AIM OF THE TASK | From the records below, extract only the lines running from the line with "create_clock -name core_clock -period 6.0" to the line with "5,247, items 2,400.", both lines included, reproducing them exactly.

Stored items

★ ★ ★ ★

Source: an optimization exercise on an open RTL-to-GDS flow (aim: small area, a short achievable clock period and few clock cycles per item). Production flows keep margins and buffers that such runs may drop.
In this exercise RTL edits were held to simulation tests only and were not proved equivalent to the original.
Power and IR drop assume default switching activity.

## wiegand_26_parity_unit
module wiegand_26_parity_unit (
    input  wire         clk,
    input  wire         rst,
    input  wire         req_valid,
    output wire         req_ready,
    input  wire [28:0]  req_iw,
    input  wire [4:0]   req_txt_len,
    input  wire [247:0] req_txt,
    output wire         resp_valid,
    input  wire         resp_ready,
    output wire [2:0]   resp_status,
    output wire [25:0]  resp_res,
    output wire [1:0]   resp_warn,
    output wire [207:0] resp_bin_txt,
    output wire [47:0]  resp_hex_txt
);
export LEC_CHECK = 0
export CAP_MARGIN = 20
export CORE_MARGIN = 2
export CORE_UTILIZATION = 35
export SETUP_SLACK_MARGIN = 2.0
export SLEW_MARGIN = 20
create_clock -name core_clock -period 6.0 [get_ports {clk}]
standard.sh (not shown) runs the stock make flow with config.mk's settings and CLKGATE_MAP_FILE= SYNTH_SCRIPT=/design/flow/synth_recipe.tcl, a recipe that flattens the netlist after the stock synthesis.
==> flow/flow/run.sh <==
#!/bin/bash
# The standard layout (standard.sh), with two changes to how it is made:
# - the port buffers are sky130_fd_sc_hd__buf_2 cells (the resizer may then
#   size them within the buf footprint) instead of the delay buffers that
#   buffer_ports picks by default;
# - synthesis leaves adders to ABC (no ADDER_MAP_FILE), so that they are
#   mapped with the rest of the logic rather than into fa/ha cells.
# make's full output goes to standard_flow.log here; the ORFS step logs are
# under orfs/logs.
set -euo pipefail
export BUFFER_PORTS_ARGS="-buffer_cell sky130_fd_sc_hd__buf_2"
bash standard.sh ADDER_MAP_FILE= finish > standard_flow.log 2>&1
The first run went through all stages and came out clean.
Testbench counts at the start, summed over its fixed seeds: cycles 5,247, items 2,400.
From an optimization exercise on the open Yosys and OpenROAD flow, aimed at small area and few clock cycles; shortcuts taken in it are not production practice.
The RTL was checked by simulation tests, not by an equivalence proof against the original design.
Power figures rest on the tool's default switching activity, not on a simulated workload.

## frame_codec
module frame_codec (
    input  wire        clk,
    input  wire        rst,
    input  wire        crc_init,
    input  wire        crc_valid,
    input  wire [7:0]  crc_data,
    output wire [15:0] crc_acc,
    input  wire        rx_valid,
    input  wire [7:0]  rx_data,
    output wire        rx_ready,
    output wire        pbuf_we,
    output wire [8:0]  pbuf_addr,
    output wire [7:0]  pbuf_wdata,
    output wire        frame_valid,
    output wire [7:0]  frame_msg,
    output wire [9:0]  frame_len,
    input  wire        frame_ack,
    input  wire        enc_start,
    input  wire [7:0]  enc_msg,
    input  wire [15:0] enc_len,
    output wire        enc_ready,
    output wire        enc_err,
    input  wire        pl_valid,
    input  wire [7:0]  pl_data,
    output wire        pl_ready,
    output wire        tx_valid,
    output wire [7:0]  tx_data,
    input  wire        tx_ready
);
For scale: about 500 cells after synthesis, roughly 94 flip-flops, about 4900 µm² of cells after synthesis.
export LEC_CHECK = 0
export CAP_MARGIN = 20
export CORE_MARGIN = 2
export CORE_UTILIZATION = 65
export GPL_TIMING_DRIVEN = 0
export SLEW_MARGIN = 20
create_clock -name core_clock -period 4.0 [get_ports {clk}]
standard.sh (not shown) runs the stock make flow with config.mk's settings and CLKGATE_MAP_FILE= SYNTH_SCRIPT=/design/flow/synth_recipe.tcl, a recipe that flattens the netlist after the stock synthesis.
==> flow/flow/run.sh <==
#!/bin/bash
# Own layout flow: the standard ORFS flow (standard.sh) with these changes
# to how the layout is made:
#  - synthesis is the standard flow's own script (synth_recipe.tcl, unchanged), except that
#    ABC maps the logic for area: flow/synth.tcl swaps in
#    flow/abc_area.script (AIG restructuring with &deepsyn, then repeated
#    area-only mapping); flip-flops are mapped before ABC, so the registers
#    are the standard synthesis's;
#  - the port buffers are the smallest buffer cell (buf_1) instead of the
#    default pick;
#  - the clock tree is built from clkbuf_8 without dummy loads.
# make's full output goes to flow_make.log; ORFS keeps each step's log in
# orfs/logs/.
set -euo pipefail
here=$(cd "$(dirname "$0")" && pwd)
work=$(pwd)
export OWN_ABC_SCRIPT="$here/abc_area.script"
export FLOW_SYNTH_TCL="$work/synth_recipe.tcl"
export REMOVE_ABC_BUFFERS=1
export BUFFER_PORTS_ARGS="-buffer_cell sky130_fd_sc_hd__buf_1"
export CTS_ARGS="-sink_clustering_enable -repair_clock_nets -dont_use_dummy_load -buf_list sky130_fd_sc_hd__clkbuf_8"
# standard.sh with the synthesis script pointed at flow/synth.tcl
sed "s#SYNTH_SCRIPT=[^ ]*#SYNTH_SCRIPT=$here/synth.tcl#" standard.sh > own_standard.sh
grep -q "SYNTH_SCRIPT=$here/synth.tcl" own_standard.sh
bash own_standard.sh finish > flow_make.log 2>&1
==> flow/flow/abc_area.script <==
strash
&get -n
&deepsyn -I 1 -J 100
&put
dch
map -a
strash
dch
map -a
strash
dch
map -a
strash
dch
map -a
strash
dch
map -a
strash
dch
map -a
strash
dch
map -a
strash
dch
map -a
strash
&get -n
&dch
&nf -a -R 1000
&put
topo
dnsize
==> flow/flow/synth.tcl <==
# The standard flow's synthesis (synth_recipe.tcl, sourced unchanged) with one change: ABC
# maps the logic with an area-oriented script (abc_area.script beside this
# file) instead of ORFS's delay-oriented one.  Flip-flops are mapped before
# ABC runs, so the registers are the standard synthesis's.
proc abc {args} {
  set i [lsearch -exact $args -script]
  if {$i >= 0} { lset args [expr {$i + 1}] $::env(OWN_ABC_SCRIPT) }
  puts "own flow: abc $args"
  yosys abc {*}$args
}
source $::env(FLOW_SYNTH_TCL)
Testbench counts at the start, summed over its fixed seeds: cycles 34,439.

★ ★ ★ ★

WRITTEN REPLY |
create_clock -name core_clock -period 6.0 [get_ports {clk}]
standard.sh (not shown) runs the stock make flow with config.mk's settings and CLKGATE_MAP_FILE= SYNTH_SCRIPT=/design/flow/synth_recipe.tcl, a recipe that flattens the netlist after the stock synthesis.
==> flow/flow/run.sh <==
#!/bin/bash
# The standard layout (standard.sh), with two changes to how it is made:
# - the port buffers are sky130_fd_sc_hd__buf_2 cells (the resizer may then
#   size them within the buf footprint) instead of the delay buffers that
#   buffer_ports picks by default;
# - synthesis leaves adders to ABC (no ADDER_MAP_FILE), so that they are
#   mapped with the rest of the logic rather than into fa/ha cells.
# make's full output goes to standard_flow.log here; the ORFS step logs are
# under orfs/logs.
set -euo pipefail
export BUFFER_PORTS_ARGS="-buffer_cell sky130_fd_sc_hd__buf_2"
bash standard.sh ADDER_MAP_FILE= finish > standard_flow.log 2>&1
The first run went through all stages and came out clean.
Testbench counts at the start, summed over its fixed seeds: cycles 5,247, items 2,400.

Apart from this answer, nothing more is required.